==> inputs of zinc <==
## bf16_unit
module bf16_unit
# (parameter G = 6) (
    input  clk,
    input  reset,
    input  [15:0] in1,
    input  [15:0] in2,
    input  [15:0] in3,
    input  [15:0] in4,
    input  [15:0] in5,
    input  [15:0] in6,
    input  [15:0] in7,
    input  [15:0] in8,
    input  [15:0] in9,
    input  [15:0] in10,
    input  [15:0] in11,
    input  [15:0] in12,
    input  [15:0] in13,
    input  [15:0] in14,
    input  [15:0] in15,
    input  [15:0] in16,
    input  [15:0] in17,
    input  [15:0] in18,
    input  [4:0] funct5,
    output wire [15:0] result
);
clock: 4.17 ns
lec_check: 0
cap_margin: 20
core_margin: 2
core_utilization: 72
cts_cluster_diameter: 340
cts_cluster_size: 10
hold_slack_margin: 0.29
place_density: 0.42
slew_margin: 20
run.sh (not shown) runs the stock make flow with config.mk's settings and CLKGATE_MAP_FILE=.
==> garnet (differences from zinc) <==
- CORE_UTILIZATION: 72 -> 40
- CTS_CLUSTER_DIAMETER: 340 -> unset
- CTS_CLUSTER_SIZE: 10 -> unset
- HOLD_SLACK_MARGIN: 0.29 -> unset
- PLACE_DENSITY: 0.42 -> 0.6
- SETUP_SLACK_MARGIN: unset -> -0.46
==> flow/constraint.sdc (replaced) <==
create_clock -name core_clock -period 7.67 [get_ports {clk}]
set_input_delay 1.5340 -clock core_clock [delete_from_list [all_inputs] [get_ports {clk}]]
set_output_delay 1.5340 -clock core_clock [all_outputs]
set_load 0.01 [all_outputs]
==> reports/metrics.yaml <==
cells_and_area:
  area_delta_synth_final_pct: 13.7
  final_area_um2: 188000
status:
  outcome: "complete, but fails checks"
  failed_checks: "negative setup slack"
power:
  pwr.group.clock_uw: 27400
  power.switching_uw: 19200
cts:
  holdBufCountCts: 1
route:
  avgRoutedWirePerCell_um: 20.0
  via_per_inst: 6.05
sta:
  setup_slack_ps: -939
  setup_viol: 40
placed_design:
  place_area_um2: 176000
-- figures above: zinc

...

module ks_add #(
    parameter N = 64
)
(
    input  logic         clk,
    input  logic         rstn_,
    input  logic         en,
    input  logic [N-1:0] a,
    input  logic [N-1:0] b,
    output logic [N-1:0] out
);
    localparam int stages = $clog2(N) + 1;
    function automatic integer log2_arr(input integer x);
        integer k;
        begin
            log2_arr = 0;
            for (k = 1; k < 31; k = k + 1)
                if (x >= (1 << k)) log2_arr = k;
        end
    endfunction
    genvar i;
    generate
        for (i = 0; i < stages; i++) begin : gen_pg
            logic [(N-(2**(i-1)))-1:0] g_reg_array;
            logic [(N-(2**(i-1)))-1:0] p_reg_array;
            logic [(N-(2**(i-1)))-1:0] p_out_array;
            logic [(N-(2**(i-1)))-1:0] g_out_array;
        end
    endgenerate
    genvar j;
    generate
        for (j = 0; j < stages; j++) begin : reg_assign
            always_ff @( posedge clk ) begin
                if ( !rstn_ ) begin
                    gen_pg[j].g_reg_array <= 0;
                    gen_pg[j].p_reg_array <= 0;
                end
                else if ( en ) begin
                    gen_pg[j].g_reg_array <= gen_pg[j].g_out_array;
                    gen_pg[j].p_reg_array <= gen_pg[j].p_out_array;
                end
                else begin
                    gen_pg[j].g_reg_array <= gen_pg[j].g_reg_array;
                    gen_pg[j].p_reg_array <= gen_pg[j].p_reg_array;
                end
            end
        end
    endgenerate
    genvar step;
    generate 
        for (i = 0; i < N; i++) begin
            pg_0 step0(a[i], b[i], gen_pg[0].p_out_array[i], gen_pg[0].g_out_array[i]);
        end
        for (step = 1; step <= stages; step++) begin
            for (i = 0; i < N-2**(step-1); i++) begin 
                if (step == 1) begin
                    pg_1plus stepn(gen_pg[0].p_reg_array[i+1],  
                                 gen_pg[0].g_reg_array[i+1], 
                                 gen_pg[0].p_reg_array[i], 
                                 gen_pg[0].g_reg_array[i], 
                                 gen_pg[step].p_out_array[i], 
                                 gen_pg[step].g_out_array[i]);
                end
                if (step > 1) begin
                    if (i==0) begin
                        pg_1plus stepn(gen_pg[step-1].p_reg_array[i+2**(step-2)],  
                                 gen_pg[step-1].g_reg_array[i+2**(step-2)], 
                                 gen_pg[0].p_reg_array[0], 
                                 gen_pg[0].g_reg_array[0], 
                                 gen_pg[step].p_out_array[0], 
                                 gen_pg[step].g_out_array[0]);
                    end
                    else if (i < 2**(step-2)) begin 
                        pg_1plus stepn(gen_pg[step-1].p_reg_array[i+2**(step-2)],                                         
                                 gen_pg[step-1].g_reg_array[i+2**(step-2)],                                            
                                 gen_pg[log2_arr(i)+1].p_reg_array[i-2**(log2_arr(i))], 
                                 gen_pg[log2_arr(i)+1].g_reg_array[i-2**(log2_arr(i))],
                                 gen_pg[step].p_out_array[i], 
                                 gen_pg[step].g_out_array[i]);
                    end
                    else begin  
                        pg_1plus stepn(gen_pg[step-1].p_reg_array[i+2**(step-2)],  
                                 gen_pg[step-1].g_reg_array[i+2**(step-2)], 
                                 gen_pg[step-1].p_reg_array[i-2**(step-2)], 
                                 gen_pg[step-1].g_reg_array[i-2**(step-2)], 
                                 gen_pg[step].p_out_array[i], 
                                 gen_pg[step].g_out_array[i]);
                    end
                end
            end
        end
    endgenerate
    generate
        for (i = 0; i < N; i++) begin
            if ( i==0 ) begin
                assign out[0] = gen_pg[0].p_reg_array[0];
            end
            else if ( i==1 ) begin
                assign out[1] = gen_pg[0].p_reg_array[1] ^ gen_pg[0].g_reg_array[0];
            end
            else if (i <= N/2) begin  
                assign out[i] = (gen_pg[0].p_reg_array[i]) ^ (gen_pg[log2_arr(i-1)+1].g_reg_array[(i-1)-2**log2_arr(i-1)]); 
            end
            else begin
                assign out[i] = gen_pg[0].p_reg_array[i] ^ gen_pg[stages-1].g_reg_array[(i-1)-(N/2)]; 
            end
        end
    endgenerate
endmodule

==

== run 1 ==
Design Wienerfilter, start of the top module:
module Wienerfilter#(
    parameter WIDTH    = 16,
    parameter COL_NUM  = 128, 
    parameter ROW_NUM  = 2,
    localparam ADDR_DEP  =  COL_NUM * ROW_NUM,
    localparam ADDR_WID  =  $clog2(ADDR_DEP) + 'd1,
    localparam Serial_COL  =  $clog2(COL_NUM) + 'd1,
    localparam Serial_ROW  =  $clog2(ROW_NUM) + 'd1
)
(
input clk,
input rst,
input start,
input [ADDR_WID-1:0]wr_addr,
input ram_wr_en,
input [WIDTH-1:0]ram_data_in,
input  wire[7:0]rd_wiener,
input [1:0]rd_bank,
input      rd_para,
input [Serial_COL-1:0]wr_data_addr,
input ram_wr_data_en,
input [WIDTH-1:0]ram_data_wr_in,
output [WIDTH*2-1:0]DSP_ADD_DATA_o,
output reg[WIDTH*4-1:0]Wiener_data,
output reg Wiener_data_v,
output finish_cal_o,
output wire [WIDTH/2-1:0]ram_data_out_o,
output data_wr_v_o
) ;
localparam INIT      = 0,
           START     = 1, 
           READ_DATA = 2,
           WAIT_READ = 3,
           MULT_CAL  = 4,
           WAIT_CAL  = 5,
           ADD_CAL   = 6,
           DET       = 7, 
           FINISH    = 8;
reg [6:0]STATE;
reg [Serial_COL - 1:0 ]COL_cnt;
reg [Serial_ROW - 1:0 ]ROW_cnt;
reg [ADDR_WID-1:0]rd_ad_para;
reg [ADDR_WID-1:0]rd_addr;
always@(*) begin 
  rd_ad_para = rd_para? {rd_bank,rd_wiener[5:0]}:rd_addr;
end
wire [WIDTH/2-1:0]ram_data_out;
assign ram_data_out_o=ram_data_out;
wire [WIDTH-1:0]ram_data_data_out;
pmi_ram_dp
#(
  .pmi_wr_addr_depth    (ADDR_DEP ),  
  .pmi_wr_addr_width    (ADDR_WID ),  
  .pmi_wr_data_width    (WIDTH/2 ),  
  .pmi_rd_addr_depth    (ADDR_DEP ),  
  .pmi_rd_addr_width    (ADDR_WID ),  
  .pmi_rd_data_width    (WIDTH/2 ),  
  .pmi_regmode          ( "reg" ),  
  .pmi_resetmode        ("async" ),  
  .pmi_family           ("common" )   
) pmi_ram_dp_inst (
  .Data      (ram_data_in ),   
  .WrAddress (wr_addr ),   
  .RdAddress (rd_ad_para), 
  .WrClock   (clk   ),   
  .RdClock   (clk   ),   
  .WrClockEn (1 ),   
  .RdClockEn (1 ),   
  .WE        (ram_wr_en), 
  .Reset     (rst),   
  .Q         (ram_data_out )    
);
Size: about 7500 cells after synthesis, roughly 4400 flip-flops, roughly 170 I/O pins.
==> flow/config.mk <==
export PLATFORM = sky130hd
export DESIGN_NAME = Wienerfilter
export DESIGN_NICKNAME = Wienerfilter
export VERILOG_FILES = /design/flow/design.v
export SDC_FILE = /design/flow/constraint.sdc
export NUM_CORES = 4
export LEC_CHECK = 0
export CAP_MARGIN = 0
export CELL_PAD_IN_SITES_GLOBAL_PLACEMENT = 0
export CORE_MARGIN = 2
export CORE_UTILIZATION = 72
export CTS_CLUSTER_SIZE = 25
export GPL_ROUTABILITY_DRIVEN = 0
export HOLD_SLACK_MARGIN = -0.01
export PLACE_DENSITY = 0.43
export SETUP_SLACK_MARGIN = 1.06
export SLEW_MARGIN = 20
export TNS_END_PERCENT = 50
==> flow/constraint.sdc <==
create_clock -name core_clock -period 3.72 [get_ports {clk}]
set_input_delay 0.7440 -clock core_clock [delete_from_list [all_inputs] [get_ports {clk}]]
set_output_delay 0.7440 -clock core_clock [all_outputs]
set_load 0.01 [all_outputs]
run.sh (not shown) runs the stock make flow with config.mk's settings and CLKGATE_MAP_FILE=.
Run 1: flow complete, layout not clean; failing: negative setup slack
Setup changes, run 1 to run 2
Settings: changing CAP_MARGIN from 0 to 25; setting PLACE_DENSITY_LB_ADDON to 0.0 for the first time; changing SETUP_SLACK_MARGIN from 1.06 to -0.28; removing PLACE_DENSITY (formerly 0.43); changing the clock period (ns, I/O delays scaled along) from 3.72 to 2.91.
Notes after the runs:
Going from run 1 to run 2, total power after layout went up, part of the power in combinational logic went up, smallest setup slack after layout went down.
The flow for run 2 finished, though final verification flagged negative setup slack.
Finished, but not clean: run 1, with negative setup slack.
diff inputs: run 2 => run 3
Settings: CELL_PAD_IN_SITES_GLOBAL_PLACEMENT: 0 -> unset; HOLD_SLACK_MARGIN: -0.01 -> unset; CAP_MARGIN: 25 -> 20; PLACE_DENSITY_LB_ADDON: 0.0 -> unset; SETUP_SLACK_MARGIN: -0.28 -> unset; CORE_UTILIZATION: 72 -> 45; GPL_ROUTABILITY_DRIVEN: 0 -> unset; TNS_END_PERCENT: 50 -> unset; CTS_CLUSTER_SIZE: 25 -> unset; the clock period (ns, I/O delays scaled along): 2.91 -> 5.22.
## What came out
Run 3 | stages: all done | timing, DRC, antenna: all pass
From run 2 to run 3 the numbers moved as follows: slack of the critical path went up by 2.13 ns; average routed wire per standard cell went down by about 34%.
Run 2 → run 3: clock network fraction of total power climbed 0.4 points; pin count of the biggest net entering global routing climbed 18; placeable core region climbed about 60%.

## Exercise
Beginning at the line above that contains "parameter N = 64", return each line exactly through the line that contains "log2_arr = 0;", and no others.

## Answer area
    parameter N = 64
)
(
    input  logic         clk,
    input  logic         rstn_,
    input  logic         en,
    input  logic [N-1:0] a,
    input  logic [N-1:0] b,
    output logic [N-1:0] out
);
    localparam int stages = $clog2(N) + 1;
    function automatic integer log2_arr(input integer x);
        integer k;
        begin
            log2_arr = 0;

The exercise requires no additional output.